Mutations in the CH domain or the helicase region of Upf1p can impair elimination of Upf1p-sensitive [PSI+] variants
| UPF1 alleles in plasmid | Average % Ura+ transformant clones, ± SD | Phenotype of subclones from Ura− clones that lost plasmid | |
| Ura+ | Ura− | ||
| Vector | 99.9 ± 0.1a | ||
| pUPF1-WT | 4.7 ± 1.4b | 2 | 114 |
| pUPF1-C62Y | 92.4 ± 3.5c | 1 | 84 |
| pUPF1-C72S | 2.5 ± 2.2b | 0 | 109 |
| pUPF1-C84S | 90.7 ± 5.7c | 1 | 97 |
| pUPF1-C125S | 86.1 ± 3.3c | 0 | 88 |
| pUPF1-K436Q | 70.4 ± 7.1d | 1 | 121 |
| pUPF1-DE572AA | 71.8 ± 2.9d | 1 | 94 |
| pUPF1-TR800AA | 68.2 ± 4.5d | 1 | 113 |
| pUPF1-RR793AA | 51.9 ± 2.0e | 0 | 78 |
| pUPF1-RR793KK | 4.4 ± 1.0b | 0 | 81 |
Primary [PSI+u1s] upf1Δ isolates (MS2, MS5, and MS6) and three other [PSI+u1s] isolated in the upf1Δ strain MS114 (MS318, MS319, and MS320) were transformed with the CEN vector pRS313 or the vector carrying UPF1 (pM25) or UPF1 mutated by amino acid substitution(s) under its native promoter.
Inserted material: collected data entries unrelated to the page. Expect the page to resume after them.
From an optimization exercise on the open Yosys and OpenROAD flow, aimed at small area; shortcuts taken in it are not production practice.
At most, simulation tests tie the RTL to the original design; equivalence was not proved.
Function not checked in runs 6 and 7: the RTL went through the layout flow alone.
Power figures rest on the tool's default switching activity, not on a simulated workload.

==> flow/design.v <==
module gpc_round2 (
    input  wire       clk,
    input  wire       run,         
    input  wire [7:0] f,           
    input  wire       go,          
    input  wire       sgn,         
    input  wire [7:0] expo,        
    output wire [4:0] mi,          
    input  wire       mbit,        
    output wire       shift,       
    output wire       out          
);
    reg  [7:0] ip;
    always @(posedge clk)
        ip <= (f == 8'd0) ? ~expo : ip + 8'd1;
    wire in_m = run && (ip[7:5] == 3'b101) && !(ip[4] && ip[3]);
    assign mi = ip[4:0];
    wire mb = in_m && ((ip[4:0] == 5'd23) || mbit);      
    reg       d1, d2, d3, d4;
    reg [1:0] cy;
    wire [2:0] sum = {2'b00, mb} + {2'b00, d3} + {2'b00, d4} + {1'b0, cy};
    wire       p   = sum[0];
    wire       clr = (f[7:4] == 4'd0);
    always @(posedge clk) begin
        d1 <= mb;
        d2 <= d1;
        d3 <= d2;
        d4 <= d3;
        cy <= clr ? 2'd0 : sum[2:1];
    end
    reg  pp, st, rc, sn;
    wire first = (f == 8'd54);
    wire up    = pp && (st || p);             
    wire rce   = first ? up : rc;
    wire mag   = p ^ rce;
    wire sne   = first ? 1'b0 : sn;
    always @(posedge clk) begin
        pp <= p;
        st <= clr ? 1'b0 : (st | pp);
        rc <= p & rce;
        sn <= sne | mag;
    end
    assign shift = run && (f >= 8'd54) && (f < 8'd190);
    assign out   = go && (mag ^ (sgn && sne));
endmodule
module gpcodec #(
    parameter integer CLK_KHZ = 1         
) (
    input  wire         clk,
    input  wire         rst,              
    input  wire         start,
    input  wire [7:0]   op_in,
    input  wire [1:0]   narg_in,
    input  wire [31:0]  a0_in,
    input  wire [31:0]  a1_in,
    input  wire [31:0]  a2_in,
    input  wire [4:0]   rx_sel,
    output wire         busy,
    output wire         done,
    output wire         fail,
    output wire         rvalid,
    output wire [2:0]   rkind,
    output wire [3:0]   fcode,
    output wire [31:0]  cmd,
    output wire [7:0]   rx_byte,
    output wire [5:0]   rxlen,
    output wire [7:0]   r_byte,
    output wire [15:0]  r_u16,
    output wire [8:0]   r_acc_x,
    output wire [8:0]   r_acc_y,
    output wire [8:0]   r_acc_z,
    output wire [31:0]  r_tbits,
    output wire [31:0]  r_hbits,
    output wire [135:0] r_tc100,
    output wire         r_tc100_valid,
    output wire [135:0] r_hc100,
    output wire         r_hc100_valid,
    output wire         req_valid,
    output wire [1:0]   req_kind,
    output wire [6:0]   req_addr,
    input  wire         rsp_valid,
    input  wire         rsp_last,
    input  wire         rsp_fault,
    input  wire [7:0]   rsp_data
);
    localparam [2:0] IDLE = 3'b000, DONE = 3'b001, ENGINE = 3'b010,
                     WRITING = 3'b100, SETTLE = 3'b101, AWAIT_BYTE = 3'b110,
                     AWAIT_BLOCK = 3'b111;
    localparam [2:0] K_NONE = 3'd0, K_DIGITAL = 3'd1, K_ANALOG = 3'd2, K_DISTANCE = 3'd3,
                     K_ACCEL = 3'd4, K_CLOCK = 3'd5, K_TEMP_HUM = 3'd6, K_LEDMASK = 3'd7;
    localparam [2:0] F_NONE = 3'd0, F_ILLEGAL_OP = 3'd1, F_WRITE = 3'd2, F_RDBYTE = 3'd3,
                     F_RDBLOCK = 3'd4, F_SHORT = 3'd5;
    localparam integer DLY_W0 = $clog2(600 * CLK_KHZ + 1);
    localparam integer CNT_W  = (DLY_W0 > 10) ? DLY_W0 : 10;
    localparam [7:0] OP_DREAD = 8'd1, OP_DWRITE = 8'd2, OP_AREAD = 8'd3, OP_AWRITE = 8'd4,
                     OP_PINMODE = 8'd5, OP_USREAD = 8'd7, OP_ACCREAD = 8'd20,
                     OP_CLKREAD = 8'd30, OP_DHTREAD = 8'd40, OP_LB_INIT = 8'd50,
                     OP_LB_ORIENT = 8'd51, OP_LB_LEVEL = 8'd52, OP_LB_SETONE = 8'd53,
                     OP_LB_TOGGLE = 8'd54, OP_LB_SETALL = 8'd55, OP_LB_GETALL = 8'd56;
    function automatic is_legal(input [7:0] op);
        case (op)
            OP_DREAD, OP_DWRITE, OP_AREAD, OP_AWRITE, OP_PINMODE, OP_USREAD, OP_ACCREAD,
            OP_CLKREAD, OP_DHTREAD, OP_LB_INIT, OP_LB_ORIENT, OP_LB_LEVEL, OP_LB_SETONE,
            OP_LB_TOGGLE, OP_LB_SETALL, OP_LB_GETALL: is_legal = 1'b1;
            default: is_legal = 1'b0;
        endcase
    endfunction
    function automatic is_read(input [7:0] op);
        case (op)
            OP_DREAD, OP_AREAD, OP_USREAD, OP_ACCREAD, OP_CLKREAD, OP_DHTREAD,
            OP_LB_GETALL: is_read = 1'b1;
            default: is_read = 1'b0;
        endcase
    endfunction
    function automatic [2:0] kind_of(input [7:0] op);
        case (op)
            OP_DREAD:     kind_of = K_DIGITAL;
            OP_AREAD:     kind_of = K_ANALOG;
            OP_USREAD:    kind_of = K_DISTANCE;
            OP_ACCREAD:   kind_of = K_ACCEL;
            OP_CLKREAD:   kind_of = K_CLOCK;
            OP_DHTREAD:   kind_of = K_TEMP_HUM;
            OP_LB_GETALL: kind_of = K_LEDMASK;
            default:      kind_of = K_NONE;
        endcase
    endfunction
    function automatic [9:0] delay_ms(input [7:0] op);
        case (op)
            OP_DREAD, OP_ACCREAD, OP_CLKREAD: delay_ms = 10'd100;
            OP_USREAD, OP_LB_GETALL:          delay_ms = 10'd200;
            OP_DHTREAD:                       delay_ms = 10'd600;
            default:                          delay_ms = 10'd0;
        endcase
    endfunction
    function automatic [5:0] min_len(input [7:0] op);
        case (op)
            OP_AREAD, OP_USREAD, OP_LB_GETALL: min_len = 6'd3;
            OP_ACCREAD:                        min_len = 6'd4;
            OP_DHTREAD:                        min_len = 6'd9;
            default:                           min_len = 6'd1;
        endcase
    endfunction
    function automatic [8:0] sb(input [7:0] v);
        sb = (v <= 8'd32) ? {1'b0, v} : (9'd224 - {1'b0, v});
    endfunction
    reg [2:0]       phase;
    reg [2:0]       fc;               
    reg [31:0]      cmd_r;
    reg [CNT_W-1:0] cnt;              
    reg [5:0]       len;
    reg [7:0]       rx [0:31];
    reg [271:0]     counts;           
    wire [7:0] op = cmd_r[31:24];
    assign busy      = phase[2] || (phase == ENGINE);
    assign done      = (phase == DONE);
    assign fail      = done && (fc != F_NONE);
    assign rvalid    = done && (fc == F_NONE);
    assign fcode     = {1'b0, fc};
    assign cmd       = cmd_r;
    assign req_valid = phase[2] && (phase != SETTLE);
    assign req_kind  = req_valid ? {phase[1], phase[0] | ~phase[1]} : 2'd0;
    assign req_addr  = 7'h04;
    wire accept   = start && !busy;
    wire rsp_end  = rsp_valid && rsp_last;
    wire rsp_beat = rsp_valid && !rsp_last && (phase == AWAIT_BLOCK);
    wire short    = (len < min_len(op));
    wire [7:0] enc_p0 = (narg_in > 2'd0) ? a0_in[7:0] : 8'd0;
    wire [7:0] enc_p1 = (narg_in > 2'd1) ? a1_in[7:0] : 8'd0;
    wire [7:0] enc_p2 = (op_in == OP_LB_SETALL) ? ((narg_in > 2'd1) ? a1_in[15:8] : 8'd0)
                                                : ((narg_in > 2'd2) ? a2_in[7:0]  : 8'd0);
    wire [CNT_W-1:0] settle_end = delay_ms(op) * CLK_KHZ;
    always @(posedge clk) begin
        cnt <= (accept || rsp_end) ? {CNT_W{1'b0}} : cnt + 1'b1;
        if (rst) begin
            phase <= IDLE;
        end else begin
            case (phase)
                IDLE, DONE: begin
                    if (accept) begin
                        cmd_r <= {op_in, enc_p0, enc_p1, enc_p2};
                        len   <= 6'd0;
                        if (is_legal(op_in)) begin
                            phase <= WRITING;
                            fc    <= F_NONE;
                        end else begin
                            phase <= ENGINE;
                            fc    <= F_ILLEGAL_OP;
                        end
                    end
                end
                WRITING: begin
                    if (rsp_end) begin
                        if (rsp_fault) begin
                            phase <= ENGINE;
                            fc    <= F_WRITE;
                        end else if (is_read(op)) begin
                            phase <= SETTLE;
                        end else begin
                            phase <= ENGINE;
                        end
                    end
                end
                SETTLE: begin
                    if (cnt == settle_end)
                        phase <= AWAIT_BYTE;
                end
                AWAIT_BYTE: begin
                    if (rsp_end) begin
                        if (rsp_fault) begin
                            phase <= ENGINE;
                            fc    <= F_RDBYTE;
                        end else if (op == OP_DREAD) begin
                            phase <= ENGINE;
                        end else begin
                            phase <= AWAIT_BLOCK;
                        end
                    end
                end
                AWAIT_BLOCK: begin
                    if (rsp_beat && !len[5])
                        len <= len + 1'b1;
                    if (rsp_end) begin
                        phase <= ENGINE;
                        if (rsp_fault) begin
                            fc  <= F_RDBLOCK;
                            len <= 6'd0;
                        end else if (short) begin
                            fc  <= F_SHORT;
                            len <= 6'd0;
                        end
                    end
                end
                ENGINE: begin
                    if (cnt[8:0] == 9'h1FF)
                        phase <= DONE;
                end
                default: phase <= IDLE;
            endcase
        end
    end
    wire wr_byte = (phase == AWAIT_BYTE) && rsp_end;
    always @(posedge clk) begin
        if (rsp_beat && !len[5])
            rx[len[4:0]] <= rsp_data;
        else if (wr_byte)
            rx[0] <= rsp_data;
    end
    wire       engine = (phase == ENGINE);
    wire       slot   = cnt[8];                  
    wire       dht_ok = (op == OP_DHTREAD) && (fc == F_NONE);
    wire       f_sgn  = slot ? rx[8][7] : rx[4][7];
    wire [7:0] f_exp  = slot ? {rx[8][6:0], rx[7][7]} : {rx[4][6:0], rx[3][7]};
    wire       f_go   = dht_ok && (f_exp != 8'hFF) && (f_exp >= 8'd119);
    wire [4:0] mi;
    wire       shift, cbit;
    wire [4:0] rd_sel = engine ? {2'b00, slot, mi[4:3] + 2'd1} : rx_sel;
    wire [7:0] rd_byte = rx[rd_sel];
    gpc_round2 u_round (
        .clk(clk), .run(engine), .f(cnt[7:0]), .go(f_go), .sgn(f_sgn), .expo(f_exp),
        .mi(mi), .mbit(rd_byte[mi[2:0]]), .shift(shift), .out(cbit)
    );
    always @(posedge clk)
        if (shift)
            counts <= {cbit, counts[271:1]};
    wire [2:0] kind = rvalid ? kind_of(op) : K_NONE;
    wire k_u16 = (kind == K_ANALOG) || (kind == K_DISTANCE);
    wire k_led = (kind == K_LEDMASK);
    wire k_acc = (kind == K_ACCEL);
    wire k_th  = (kind == K_TEMP_HUM);
    wire [31:0] t_bits = {rx[4], rx[3], rx[2], rx[1]};
    wire [31:0] h_bits = {rx[8], rx[7], rx[6], rx[5]};
    assign rkind         = kind;
    assign rxlen         = len;
    assign rx_byte       = ({1'b0, rx_sel} < len) ? rd_byte : 8'd0;
    assign r_byte        = (kind == K_DIGITAL) ? rx[0] : 8'd0;
    assign r_u16         = k_u16 ? {rx[1], rx[2]} : k_led ? {rx[2], rx[1]} : 16'd0;
    assign r_acc_x       = k_acc ? sb(rx[1]) : 9'd0;
    assign r_acc_y       = k_acc ? sb(rx[2]) : 9'd0;
    assign r_acc_z       = k_acc ? sb(rx[3]) : 9'd0;
    assign r_tbits       = k_th ? t_bits : 32'd0;
    assign r_hbits       = k_th ? h_bits : 32'd0;
    assign r_tc100       = counts[135:0];
    assign r_hc100       = counts[271:136];
    assign r_tc100_valid = k_th && (t_bits[30:23] != 8'hFF);
    assign r_hc100_valid = k_th && (h_bits[30:23] != 8'hFF);
endmodule
==> flow/flow/run.sh <==
#!/bin/bash
# Standard ORFS layout, with smaller port buffers and a clock tree without dummy loads.
set -euo pipefail
export BUFFER_PORTS_ARGS="-buffer_cell sky130_fd_sc_hd__buf_1"
export CTS_ARGS="-sink_clustering_enable -repair_clock_nets -dont_use_dummy_load -buf_list sky130_fd_sc_hd__clkbuf_4"
bash standard.sh > standard.log 2>&1
==> flow/standard.sh <==
#!/bin/bash
# synth_recipe.tcl (not shown) runs the flow's synth.tcl, then flattens the netlist and writes it again
# the make line also repeats each setting of config.mk as NAME=value (left out here)
make -C /OpenROAD-flow-scripts/flow DESIGN_CONFIG=/design/flow/config.mk WORK_HOME=/design/flow/orfs CLKGATE_MAP_FILE= SYNTH_SCRIPT=/design/flow/synth_recipe.tcl "${@:-finish}"
==> flow/config.mk <==
export PLATFORM = sky130hd
export DESIGN_NAME = gpcodec
export DESIGN_NICKNAME = gpcodec
export VERILOG_FILES = /design/flow/design.v
export SDC_FILE = /design/flow/constraint.sdc
export NUM_CORES = 4
export LEC_CHECK = 0
export CAP_MARGIN = 20
export CORE_MARGIN = 2
export CORE_UTILIZATION = 40
export PLACE_DENSITY = 0.6
export SLEW_MARGIN = 20
==> flow/constraint.sdc <==
create_clock -name core_clock -period 20.0 [get_ports {clk}]
set_input_delay 4.0000 -clock core_clock [delete_from_list [all_inputs] [get_ports {clk}]]
set_output_delay 4.0000 -clock core_clock [all_outputs]
set_load 0.01 [all_outputs]
==> run_results.csv, run 1 <==
group,metric,value,unit
floorplan,io_pins,581,
logic_synthesis,ys_types,73,
setup_path,path_class,"primary input to primary output",
detailed_routing,vias,16850,
detailed_routing,avgViaCountPerCell,5.537,
global_route,antenna_found_initial,5,
logic_synthesis,async_flop_share,0,%
logic_synthesis,syn_inst,1647,
finish,final_common_cell,"edfxtp_1",
worst_hold_path,hold_path_class,"register to register",
sta,fin_tns_setup,0,ns
detailed_routing,ant_nets,0,
detailed_routing,drt-initial-drc-count,1409,
logic_synthesis,synth-edff-count,569,
cts,clkLatencyLatePin,1.05,ns
logic_synthesis,synth_top_cell_by_area,"edfxtp_1",
logic_synthesis,ys.warnings.count,2,
setup_path,cp_data_required_time,16.00,ns
power_and_ir_drop,p_total,2.778,mW
global_route,grt_max_degree,194,
floorplan,die_h,249.7,um
detailed_routing,wirelength,75.65,mm
sta,max_slew_margin,19.34,%
sta,slew_viol_final,0,
sta,fin_crit_sh,57.31,%
finish,final_area,28080,um^2
cts,cts_max_path_buffers,3,
cts,cts_htree_levels,4,
sta,rsz0062_at_grt,"no",
logic_synthesis,synth_top_area_share,70.73,%
logic_synthesis,yosys-top-cells-area,"edfxtp_1 (71%), mux2i_1 (3.0%), dfxtp_1 (2.6%)",
logic_synthesis,synthesis.area,24160,um^2
placed_design,gp_congestion,0.8973,
cts,cts_buffers,155,
placed_design,dpl.hpwl,53.03,mm
logic_synthesis,synth-seq-cells,600,
sta,hold_viol,0,
setup_path,critical_path_arrival,7.46,ns
finish,finalNetCount,2402,
setup_path,worstPathMaxFanout,38,
sta,finalSetupViolCount,0,
finish,syn2layout_area_growth,16.24,%
detailed_routing,wire_per_inst,24.86,um
setup_path,startpoint_type,"primary input",
finish,most-common-layout-cells,"edfxtp_1 (569), buf_1 (506), clkbuf_4 (155), nor2_1 (147), nand2_1 (139)",
cts,cts_tree,"yes",
detailed_routing,drc,0,
global_route,grt-busiest-layer,"met2",
cts,root_buffer,"clkbuf_4",
logic_synthesis,synth_top_flop_cell,"edfxtp_1",
setup_path,reg2reg_from,"phase[2]",
sta,fmax,87.24,MHz
sta,period_needed,11.46,ns
placed_design,dp_slack,8.744,ns
global_route,overflow,0,
power_and_ir_drop,power_leakage,8.429,nW
placed_design,dpl_cell_area,26880,um^2
global_route,gr-usage-all-layers,23.69,%
cts,cts.sinks,600,
global_route,met1_usage,28.78,%
logic_synthesis,avgSynthCellArea,14.67,um^2
setup_path,crit_start,"rx_sel[2]",
cts,ctsHoldBuffers,0,
floorplan,start_util,40.25,%
worst_hold_path,min_from,"u_round.d1",
floorplan,dieArea,62370,um^2
sta,worst_slack,8.537,ns
sta,fin_worst_skew,0.1240,ns
finish,drive_gt1_share,9.539,%
floorplan,rows,90,
floorplan,die_x,249.7,um
cts,ctsResizeCount,0,
power_and_ir_drop,powerDensity,98.93,nW/um^2
sta,tightest_slew,1.210,ns
cts,clkTransAtPathRegs,0.06,ns
job,maxCapViolations,0,
cts,post_cts_buffers,0,
logic_synthesis,ys_seq_area_share,73.30,%
global_route,grt_pass1_vias,16200,
global_route,grt_pass1_wl,108.0,mm
run_status,status,"finished clean",
sta,fin_hold_ws,0.3306,ns
global_route,grt_util_met2,38.77,%
detailed_routing,firstDrtPassIters,6,
setup_path,worstSetupEndpointType,"primary output",
floorplan,core-area,60020,um^2
global_route,use_met3,8.521,%
placed_design,portBuffers,508,
power_and_ir_drop,vdd_drop_max,64.14,uV
registers in the layout, summed over array words and instances, names as in the netlist, 2 cells and up:
signal	count
u_round.ip	8
phase	3
fc	3
rx	256
len	6
counts	272
cnt	10
cmd_r	32
u_round.cy	2
worst paths after layout:
kind	endpoint	slack, ns	cells past startpoint
max	rx_byte[1]	8.54	9
min	u_round.d2	0.33	0
max reg2reg	counts[271]	13.53	17
min reg2reg	u_round.d2	0.33	0
through the flow:
step,cells,utilization [%]
2_1_floorplan,1653,-
3_3_place_gp,2880,44.78
3_5_place_dp,2880,44.78
4_1_cts,3035,46.72
5_1_grt,3042,46.78
6_report,3043,46.78
worst max-delay path, cell delays in order:
cell	delay (ns)
buf_1	0.74
a21o_1	0.20
buf_4	0.47
mux2i_1	0.26
mux2i_1	0.14
a2111oi_0	0.94
nor4_1	0.21
nor2b_1	0.27
buf_1	0.18
power by group:
part           internal [mW]  switching, mW  leakage [nW]
Sequential              1.40         0.0414          4.62
Clock                  0.351          0.438         0.713
Combinational          0.178          0.373          3.09
Yosys cell counts (11+ instances only):
library cell / number
nand3_1: 47
a31oi_1: 13
nand4_1: 12
clkbuf_1: 48
nand2b_1: 12
buf_2: 21
a211oi_1: 28
xnor2_1: 23
mux2i_1: 72
nand2_1: 139
edfxtp_1: 569
inv_1: 38
nor2_1: 150
a22o_1: 24
nor4_1: 15
nor2b_1: 20
dfxtp_1: 31
o21ai_0: 26
nor3_1: 34
ha_1: 19
and3_1: 11
and2_1: 79
buf_4: 15
a21oi_1: 53
layout make-up:
| type | count | area (um^2) |
|---|---|---|
| Fill cell | 5394 | 31940 |
| Sequential cell | 600 | 17710 |
| Multi-Input combinational cell | 923 | 5909 |
| Timing Repair Buffer | 538 | 2160 |
| Clock buffer | 155 | 1164 |
| Tap cell | 782 | 978.4 |
| Inverter | 38 | 142.6 |
| Antenna cell | 7 | 17.52 |
cells by family after synthesis:
group	Yosys count	share of synthesized area (%)
AOI/OAI and AO/OA	225	6.568
muxes	88	4.227
adders and majority gates	21	1.150
buffers and inverters	130	2.455
xor gates and xnor gates	29	1.051
DFF	600	73.30
and+or+nand+nor	552	11.21
other	2	0.03109
layer usage:
metal / vias to the layer above / share of wire [%]
met5: - / 0.053
met4: 6 / 2.7
met3: 150 / 11
met2: 952 / 48
met1: 8337 / 38
li1: 7403 / -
Substituted amino acid(s) and their positions are shown. Transformants were selected in the presence of uracil and were replica-plated to a plate lacking uracil. More than 400 transformant clones were investigated in each case. The average percent of Ura+ transformants, calculated using six independent experiments, ± SD, is shown. Numbers with different letters are significantly different at a P value of <0.05 based on the Tukey test. Ura− subclones that had lost each plasmid were tested for uracil auxotrophy by replica-plating. Their failure to become Ura+ again shows that the prion was cured.